What to produce:
In the data that follows, find the line with "approximately 2200 ps |"; transcribe it, every later line up to the one with "path | nor4_4 |", and that line as well, exactly and with no others.

Items from a data source

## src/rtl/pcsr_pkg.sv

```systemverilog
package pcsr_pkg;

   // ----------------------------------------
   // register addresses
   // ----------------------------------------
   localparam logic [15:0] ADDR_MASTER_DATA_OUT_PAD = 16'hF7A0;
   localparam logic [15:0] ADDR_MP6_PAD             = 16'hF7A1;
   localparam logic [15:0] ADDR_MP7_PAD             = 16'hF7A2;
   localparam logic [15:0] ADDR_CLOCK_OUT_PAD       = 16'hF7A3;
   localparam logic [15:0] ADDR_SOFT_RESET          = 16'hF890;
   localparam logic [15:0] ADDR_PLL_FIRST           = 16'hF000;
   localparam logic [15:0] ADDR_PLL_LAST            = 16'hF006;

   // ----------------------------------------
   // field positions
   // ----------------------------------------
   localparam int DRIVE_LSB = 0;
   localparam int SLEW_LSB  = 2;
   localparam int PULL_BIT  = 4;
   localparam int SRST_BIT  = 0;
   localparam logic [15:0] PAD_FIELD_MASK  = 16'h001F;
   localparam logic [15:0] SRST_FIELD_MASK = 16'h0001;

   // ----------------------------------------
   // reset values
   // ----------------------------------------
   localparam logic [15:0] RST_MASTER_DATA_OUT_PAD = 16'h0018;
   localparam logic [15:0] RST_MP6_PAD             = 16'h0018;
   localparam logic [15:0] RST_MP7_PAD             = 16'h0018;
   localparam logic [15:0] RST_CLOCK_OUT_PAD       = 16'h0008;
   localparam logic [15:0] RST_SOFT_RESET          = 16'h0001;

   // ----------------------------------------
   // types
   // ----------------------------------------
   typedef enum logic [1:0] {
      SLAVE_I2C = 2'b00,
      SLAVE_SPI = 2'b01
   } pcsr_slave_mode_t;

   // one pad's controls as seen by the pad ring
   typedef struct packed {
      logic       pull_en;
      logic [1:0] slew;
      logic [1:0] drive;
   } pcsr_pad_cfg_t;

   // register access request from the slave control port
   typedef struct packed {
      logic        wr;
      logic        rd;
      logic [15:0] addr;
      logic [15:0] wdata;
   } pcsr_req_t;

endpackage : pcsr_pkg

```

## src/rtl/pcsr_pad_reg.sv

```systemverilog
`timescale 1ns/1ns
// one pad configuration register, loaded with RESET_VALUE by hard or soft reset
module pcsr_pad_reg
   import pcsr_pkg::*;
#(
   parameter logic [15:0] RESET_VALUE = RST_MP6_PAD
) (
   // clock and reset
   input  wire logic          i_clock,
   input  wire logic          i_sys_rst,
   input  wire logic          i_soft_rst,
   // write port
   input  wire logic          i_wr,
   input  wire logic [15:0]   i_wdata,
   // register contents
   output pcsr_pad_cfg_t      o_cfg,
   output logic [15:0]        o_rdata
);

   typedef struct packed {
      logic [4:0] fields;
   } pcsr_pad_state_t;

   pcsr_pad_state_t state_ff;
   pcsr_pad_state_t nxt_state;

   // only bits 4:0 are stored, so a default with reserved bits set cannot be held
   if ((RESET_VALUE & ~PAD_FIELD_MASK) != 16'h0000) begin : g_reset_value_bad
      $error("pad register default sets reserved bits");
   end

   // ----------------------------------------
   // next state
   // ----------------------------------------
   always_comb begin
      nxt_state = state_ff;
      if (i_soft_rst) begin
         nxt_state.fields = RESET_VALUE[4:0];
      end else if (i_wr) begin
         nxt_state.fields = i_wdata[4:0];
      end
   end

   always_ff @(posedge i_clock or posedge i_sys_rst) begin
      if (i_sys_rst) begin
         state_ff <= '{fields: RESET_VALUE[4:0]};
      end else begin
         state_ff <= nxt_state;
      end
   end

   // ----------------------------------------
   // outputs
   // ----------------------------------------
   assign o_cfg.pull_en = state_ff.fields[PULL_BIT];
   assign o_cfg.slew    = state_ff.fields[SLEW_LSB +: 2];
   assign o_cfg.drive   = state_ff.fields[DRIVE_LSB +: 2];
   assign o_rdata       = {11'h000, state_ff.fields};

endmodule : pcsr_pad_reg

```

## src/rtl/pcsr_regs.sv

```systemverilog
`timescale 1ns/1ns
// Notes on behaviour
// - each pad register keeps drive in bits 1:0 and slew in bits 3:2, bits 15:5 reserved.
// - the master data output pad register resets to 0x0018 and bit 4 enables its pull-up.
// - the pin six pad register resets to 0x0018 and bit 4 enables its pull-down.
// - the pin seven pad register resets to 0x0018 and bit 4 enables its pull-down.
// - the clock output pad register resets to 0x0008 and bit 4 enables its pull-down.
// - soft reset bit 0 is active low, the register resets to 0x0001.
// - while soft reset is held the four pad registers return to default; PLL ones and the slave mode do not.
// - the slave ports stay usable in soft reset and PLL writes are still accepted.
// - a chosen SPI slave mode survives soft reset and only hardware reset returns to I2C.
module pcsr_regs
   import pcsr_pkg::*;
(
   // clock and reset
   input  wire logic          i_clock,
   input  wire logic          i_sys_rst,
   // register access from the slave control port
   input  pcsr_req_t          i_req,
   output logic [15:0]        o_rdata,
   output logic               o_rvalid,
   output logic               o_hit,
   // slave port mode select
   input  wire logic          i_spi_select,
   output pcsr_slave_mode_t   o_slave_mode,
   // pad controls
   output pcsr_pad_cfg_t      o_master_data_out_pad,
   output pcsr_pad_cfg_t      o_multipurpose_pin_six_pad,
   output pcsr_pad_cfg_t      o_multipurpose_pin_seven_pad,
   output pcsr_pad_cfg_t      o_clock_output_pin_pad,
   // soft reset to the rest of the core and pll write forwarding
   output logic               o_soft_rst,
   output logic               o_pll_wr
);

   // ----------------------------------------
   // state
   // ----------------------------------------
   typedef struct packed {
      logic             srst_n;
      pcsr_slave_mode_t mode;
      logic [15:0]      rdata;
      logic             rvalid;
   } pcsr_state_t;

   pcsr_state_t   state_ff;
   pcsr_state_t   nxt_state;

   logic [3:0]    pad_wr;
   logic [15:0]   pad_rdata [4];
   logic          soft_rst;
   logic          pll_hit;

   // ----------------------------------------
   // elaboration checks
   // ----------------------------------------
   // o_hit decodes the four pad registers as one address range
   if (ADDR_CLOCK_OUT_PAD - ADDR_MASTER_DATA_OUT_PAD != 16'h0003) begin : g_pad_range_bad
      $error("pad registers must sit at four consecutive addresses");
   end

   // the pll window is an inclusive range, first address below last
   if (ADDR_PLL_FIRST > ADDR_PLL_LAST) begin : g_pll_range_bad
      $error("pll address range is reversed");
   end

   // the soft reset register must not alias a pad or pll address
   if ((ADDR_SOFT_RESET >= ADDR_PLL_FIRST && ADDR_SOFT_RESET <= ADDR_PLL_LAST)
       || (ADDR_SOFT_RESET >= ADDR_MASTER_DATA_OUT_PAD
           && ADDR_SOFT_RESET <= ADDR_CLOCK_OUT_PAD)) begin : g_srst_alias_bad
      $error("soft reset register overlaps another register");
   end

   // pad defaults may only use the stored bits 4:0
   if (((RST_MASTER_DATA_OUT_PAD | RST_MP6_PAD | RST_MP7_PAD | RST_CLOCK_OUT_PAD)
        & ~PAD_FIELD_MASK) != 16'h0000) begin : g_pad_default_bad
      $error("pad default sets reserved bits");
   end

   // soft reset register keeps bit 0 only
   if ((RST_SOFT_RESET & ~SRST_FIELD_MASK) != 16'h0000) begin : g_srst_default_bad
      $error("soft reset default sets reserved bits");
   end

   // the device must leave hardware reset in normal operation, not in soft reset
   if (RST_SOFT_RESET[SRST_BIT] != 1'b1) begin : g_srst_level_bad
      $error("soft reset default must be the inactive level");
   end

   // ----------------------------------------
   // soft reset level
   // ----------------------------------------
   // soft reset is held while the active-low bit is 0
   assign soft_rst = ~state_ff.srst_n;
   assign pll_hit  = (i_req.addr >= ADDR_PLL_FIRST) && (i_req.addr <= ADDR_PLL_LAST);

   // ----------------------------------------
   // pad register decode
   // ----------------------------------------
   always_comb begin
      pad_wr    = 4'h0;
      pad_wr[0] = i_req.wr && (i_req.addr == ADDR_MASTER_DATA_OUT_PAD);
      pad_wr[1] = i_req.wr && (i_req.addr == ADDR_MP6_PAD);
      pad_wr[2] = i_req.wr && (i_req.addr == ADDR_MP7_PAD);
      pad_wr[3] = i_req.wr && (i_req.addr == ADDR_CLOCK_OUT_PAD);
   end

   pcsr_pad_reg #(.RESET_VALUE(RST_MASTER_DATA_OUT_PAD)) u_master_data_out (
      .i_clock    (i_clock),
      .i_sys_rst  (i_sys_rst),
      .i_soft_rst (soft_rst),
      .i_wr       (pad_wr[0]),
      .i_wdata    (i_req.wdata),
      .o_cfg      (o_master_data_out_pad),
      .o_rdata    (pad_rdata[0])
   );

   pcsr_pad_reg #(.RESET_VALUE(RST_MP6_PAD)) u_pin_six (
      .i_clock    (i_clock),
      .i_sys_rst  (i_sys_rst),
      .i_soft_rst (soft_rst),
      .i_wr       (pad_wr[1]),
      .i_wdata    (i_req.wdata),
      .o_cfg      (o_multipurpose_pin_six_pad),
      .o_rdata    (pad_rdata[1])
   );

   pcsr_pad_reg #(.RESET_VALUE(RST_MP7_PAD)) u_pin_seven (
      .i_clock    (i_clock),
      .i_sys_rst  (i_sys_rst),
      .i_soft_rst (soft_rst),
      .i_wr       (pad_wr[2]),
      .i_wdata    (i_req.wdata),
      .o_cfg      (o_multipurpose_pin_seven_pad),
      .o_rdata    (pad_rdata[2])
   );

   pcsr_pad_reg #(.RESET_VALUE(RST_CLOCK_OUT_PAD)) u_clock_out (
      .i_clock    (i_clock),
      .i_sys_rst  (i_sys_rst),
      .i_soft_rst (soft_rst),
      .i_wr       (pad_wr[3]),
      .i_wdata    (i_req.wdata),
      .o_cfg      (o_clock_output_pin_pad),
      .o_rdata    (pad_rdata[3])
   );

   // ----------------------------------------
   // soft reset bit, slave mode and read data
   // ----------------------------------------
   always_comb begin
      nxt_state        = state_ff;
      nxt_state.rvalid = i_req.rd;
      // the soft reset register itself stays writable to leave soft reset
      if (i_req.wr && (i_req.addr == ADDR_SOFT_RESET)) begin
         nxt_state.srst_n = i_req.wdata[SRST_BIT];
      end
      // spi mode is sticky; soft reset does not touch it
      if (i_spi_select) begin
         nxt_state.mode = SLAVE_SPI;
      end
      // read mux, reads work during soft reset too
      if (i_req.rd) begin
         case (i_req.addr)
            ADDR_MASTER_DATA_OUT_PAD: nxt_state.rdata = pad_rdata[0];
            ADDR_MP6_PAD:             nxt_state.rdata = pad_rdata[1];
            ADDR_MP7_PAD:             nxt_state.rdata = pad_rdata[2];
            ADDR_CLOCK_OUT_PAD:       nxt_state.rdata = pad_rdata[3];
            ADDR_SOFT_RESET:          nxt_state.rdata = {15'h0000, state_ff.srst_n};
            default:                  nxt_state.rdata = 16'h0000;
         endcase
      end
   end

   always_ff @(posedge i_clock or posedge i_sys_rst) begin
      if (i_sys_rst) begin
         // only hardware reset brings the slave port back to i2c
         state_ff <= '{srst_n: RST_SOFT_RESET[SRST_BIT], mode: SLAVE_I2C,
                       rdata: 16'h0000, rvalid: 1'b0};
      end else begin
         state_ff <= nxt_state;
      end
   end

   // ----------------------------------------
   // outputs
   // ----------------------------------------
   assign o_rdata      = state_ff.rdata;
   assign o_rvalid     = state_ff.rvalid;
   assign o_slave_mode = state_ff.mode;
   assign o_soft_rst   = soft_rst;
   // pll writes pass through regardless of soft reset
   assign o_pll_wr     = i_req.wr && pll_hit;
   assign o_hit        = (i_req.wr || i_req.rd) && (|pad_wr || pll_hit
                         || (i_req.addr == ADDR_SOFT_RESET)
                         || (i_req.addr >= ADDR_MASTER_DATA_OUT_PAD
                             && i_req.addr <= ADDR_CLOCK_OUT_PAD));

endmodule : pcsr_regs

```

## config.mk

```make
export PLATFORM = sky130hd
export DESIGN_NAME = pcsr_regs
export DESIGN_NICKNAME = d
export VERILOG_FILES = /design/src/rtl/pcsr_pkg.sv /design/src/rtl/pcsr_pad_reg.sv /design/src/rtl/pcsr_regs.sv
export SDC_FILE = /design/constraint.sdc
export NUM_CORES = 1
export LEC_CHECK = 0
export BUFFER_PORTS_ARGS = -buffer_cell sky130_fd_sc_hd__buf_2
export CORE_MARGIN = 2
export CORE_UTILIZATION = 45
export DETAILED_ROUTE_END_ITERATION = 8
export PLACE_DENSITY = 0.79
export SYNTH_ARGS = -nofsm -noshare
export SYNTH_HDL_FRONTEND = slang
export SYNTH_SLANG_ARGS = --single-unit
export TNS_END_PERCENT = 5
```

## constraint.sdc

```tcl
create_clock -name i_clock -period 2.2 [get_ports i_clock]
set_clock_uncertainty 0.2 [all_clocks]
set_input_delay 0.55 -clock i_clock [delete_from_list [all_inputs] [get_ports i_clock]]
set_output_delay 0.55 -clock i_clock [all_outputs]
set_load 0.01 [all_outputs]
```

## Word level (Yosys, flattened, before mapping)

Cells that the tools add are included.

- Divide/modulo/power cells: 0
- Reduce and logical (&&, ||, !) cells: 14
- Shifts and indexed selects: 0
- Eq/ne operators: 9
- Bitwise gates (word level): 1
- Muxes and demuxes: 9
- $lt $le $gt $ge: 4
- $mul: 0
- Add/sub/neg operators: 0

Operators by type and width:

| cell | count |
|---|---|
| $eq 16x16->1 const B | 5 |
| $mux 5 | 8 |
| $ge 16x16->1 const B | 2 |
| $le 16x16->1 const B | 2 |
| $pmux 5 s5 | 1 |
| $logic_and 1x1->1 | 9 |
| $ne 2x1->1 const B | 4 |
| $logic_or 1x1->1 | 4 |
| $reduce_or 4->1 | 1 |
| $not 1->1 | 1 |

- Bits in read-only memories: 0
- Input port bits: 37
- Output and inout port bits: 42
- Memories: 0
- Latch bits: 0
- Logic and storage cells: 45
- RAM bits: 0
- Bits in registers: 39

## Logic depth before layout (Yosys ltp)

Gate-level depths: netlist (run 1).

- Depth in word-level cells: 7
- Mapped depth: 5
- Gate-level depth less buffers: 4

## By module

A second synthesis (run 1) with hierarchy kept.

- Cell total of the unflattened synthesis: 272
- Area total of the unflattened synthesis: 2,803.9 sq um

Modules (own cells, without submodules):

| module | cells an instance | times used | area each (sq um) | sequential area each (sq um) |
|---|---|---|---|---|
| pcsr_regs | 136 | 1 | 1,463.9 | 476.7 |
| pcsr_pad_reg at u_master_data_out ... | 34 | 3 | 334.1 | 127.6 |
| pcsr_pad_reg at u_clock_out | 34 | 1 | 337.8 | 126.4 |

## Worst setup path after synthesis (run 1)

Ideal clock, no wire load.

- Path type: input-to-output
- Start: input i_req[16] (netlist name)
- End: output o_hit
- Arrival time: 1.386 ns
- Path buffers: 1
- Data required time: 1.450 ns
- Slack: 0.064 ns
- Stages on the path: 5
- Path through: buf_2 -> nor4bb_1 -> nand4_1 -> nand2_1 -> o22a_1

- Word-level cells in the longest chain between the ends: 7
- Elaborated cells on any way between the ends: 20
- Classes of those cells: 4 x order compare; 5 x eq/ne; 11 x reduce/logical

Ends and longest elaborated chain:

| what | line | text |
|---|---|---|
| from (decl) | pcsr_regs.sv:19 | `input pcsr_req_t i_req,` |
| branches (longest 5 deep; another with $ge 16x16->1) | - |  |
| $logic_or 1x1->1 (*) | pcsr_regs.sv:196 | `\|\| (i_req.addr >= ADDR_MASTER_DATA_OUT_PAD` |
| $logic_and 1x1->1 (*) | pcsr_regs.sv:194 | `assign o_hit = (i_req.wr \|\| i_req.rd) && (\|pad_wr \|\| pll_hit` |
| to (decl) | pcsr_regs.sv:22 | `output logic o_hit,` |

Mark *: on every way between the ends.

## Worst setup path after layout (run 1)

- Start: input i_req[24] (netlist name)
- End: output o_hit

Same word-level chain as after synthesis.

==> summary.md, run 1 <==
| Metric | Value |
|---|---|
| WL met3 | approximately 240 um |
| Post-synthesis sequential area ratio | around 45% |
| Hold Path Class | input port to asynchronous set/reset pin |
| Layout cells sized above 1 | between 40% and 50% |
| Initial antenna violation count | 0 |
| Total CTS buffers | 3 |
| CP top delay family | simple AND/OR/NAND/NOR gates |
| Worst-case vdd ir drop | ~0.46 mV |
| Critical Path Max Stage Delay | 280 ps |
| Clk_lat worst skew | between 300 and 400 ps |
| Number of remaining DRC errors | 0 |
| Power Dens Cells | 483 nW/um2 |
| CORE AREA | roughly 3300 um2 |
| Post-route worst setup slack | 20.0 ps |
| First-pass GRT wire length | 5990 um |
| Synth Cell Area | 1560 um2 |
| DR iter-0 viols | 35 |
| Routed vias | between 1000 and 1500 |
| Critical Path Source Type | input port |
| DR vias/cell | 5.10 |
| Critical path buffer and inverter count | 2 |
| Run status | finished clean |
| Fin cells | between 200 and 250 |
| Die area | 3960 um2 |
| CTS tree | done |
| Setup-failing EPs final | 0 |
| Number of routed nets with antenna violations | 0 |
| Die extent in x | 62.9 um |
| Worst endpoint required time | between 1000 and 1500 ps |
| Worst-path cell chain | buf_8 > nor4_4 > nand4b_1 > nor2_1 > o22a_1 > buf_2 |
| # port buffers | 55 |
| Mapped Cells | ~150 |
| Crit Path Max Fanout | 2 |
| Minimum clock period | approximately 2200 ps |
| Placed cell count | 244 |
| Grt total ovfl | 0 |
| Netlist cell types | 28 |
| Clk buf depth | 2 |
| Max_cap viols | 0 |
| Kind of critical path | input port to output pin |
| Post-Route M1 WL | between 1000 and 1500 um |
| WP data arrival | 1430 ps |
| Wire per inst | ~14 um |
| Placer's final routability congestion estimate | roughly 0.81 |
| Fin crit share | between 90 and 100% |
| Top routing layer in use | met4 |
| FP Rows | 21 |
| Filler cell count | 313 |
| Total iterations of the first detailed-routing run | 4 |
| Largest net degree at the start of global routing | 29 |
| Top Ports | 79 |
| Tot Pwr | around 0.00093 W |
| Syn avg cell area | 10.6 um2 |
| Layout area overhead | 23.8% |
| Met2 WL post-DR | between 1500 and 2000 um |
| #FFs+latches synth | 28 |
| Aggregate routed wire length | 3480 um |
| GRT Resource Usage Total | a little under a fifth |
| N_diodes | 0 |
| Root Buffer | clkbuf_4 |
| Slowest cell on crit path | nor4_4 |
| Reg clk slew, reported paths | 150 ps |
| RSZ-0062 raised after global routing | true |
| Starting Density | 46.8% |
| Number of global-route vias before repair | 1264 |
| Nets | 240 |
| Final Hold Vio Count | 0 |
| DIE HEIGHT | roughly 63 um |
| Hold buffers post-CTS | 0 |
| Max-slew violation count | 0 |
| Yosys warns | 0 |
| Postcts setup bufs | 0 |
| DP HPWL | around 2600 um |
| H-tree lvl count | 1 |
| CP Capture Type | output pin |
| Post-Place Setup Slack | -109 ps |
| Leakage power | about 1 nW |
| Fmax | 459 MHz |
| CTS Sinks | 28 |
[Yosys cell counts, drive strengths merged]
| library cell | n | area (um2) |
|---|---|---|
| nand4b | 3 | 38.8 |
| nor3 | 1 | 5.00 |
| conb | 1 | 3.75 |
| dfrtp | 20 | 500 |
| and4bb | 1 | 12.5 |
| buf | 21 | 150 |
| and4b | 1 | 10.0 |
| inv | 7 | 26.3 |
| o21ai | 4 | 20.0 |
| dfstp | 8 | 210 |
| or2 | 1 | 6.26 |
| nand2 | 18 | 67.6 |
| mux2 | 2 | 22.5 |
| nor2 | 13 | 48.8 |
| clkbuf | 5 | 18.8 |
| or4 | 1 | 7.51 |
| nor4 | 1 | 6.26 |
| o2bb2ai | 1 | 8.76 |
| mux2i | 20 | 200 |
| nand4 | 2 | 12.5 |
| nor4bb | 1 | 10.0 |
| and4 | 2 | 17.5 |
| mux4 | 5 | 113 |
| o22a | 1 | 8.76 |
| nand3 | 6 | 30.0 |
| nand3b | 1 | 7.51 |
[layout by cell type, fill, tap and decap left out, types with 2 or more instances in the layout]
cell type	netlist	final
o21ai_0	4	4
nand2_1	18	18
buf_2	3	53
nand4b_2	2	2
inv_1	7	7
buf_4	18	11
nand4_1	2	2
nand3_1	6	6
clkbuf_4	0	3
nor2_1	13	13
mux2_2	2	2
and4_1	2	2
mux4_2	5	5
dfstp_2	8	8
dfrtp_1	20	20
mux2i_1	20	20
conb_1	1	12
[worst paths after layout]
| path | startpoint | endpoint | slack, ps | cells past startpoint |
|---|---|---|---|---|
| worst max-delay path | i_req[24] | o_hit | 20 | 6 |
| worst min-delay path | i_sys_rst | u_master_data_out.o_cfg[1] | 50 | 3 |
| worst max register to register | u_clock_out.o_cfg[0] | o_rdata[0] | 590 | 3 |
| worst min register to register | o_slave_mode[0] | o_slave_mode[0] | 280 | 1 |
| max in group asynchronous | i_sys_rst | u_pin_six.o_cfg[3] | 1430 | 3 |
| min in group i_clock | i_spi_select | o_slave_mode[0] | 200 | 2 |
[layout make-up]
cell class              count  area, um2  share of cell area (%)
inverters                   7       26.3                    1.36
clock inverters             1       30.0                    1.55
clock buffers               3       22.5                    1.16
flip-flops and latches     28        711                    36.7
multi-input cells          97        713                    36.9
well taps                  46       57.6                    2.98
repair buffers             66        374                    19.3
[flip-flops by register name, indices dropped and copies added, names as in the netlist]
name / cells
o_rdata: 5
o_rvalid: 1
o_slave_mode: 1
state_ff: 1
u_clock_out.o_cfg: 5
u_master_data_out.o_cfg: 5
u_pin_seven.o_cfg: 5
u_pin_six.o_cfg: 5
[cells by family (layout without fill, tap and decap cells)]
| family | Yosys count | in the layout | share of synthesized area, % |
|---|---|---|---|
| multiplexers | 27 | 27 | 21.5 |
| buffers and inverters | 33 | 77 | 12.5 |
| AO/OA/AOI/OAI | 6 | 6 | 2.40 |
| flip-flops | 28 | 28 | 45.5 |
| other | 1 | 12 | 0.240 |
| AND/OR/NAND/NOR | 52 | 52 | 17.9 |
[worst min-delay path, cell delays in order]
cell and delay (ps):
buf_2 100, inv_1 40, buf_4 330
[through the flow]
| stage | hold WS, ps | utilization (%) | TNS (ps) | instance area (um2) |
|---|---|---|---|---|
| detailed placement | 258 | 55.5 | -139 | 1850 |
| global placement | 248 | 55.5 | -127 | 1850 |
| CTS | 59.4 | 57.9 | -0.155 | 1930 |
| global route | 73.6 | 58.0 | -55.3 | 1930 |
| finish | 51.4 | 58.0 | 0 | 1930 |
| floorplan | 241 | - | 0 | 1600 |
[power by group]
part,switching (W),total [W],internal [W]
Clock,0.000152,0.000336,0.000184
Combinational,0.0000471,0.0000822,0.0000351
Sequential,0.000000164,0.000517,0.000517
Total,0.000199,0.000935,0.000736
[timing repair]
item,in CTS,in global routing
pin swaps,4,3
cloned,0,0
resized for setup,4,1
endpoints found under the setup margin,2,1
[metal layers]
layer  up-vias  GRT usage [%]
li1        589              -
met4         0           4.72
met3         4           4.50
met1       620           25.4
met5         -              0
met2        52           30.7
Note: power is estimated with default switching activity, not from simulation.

Task response:
| Minimum clock period | approximately 2200 ps |
| Placed cell count | 244 |
| Grt total ovfl | 0 |
| Netlist cell types | 28 |
| Clk buf depth | 2 |
| Max_cap viols | 0 |
| Kind of critical path | input port to output pin |
| Post-Route M1 WL | between 1000 and 1500 um |
| WP data arrival | 1430 ps |
| Wire per inst | ~14 um |
| Placer's final routability congestion estimate | roughly 0.81 |
| Fin crit share | between 90 and 100% |
| Top routing layer in use | met4 |
| FP Rows | 21 |
| Filler cell count | 313 |
| Total iterations of the first detailed-routing run | 4 |
| Largest net degree at the start of global routing | 29 |
| Top Ports | 79 |
| Tot Pwr | around 0.00093 W |
| Syn avg cell area | 10.6 um2 |
| Layout area overhead | 23.8% |
| Met2 WL post-DR | between 1500 and 2000 um |
| #FFs+latches synth | 28 |
| Aggregate routed wire length | 3480 um |
| GRT Resource Usage Total | a little under a fifth |
| N_diodes | 0 |
| Root Buffer | clkbuf_4 |
| Slowest cell on crit path | nor4_4 |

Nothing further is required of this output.